• What you are asked to do: Which lines of the data below contain "constraint"? Please show them all.

(Stored items)
-------------------------

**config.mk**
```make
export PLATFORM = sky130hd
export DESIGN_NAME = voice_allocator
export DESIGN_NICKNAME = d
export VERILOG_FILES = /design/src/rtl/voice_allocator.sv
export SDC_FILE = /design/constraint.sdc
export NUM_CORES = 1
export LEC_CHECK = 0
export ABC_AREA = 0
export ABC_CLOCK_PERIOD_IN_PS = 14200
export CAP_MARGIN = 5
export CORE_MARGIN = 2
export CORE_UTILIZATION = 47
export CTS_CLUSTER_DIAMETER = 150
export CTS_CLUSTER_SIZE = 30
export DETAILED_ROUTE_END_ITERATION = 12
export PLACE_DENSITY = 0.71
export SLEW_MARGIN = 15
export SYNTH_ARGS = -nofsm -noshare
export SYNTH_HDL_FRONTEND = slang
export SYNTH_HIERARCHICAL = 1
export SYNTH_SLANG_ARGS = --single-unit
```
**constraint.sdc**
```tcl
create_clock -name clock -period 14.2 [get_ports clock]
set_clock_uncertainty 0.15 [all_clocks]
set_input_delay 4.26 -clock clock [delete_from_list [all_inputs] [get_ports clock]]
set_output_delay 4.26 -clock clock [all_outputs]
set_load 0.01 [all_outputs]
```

-------------------------

• Exercise output:
export SDC_FILE = /design/constraint.sdc
**constraint.sdc**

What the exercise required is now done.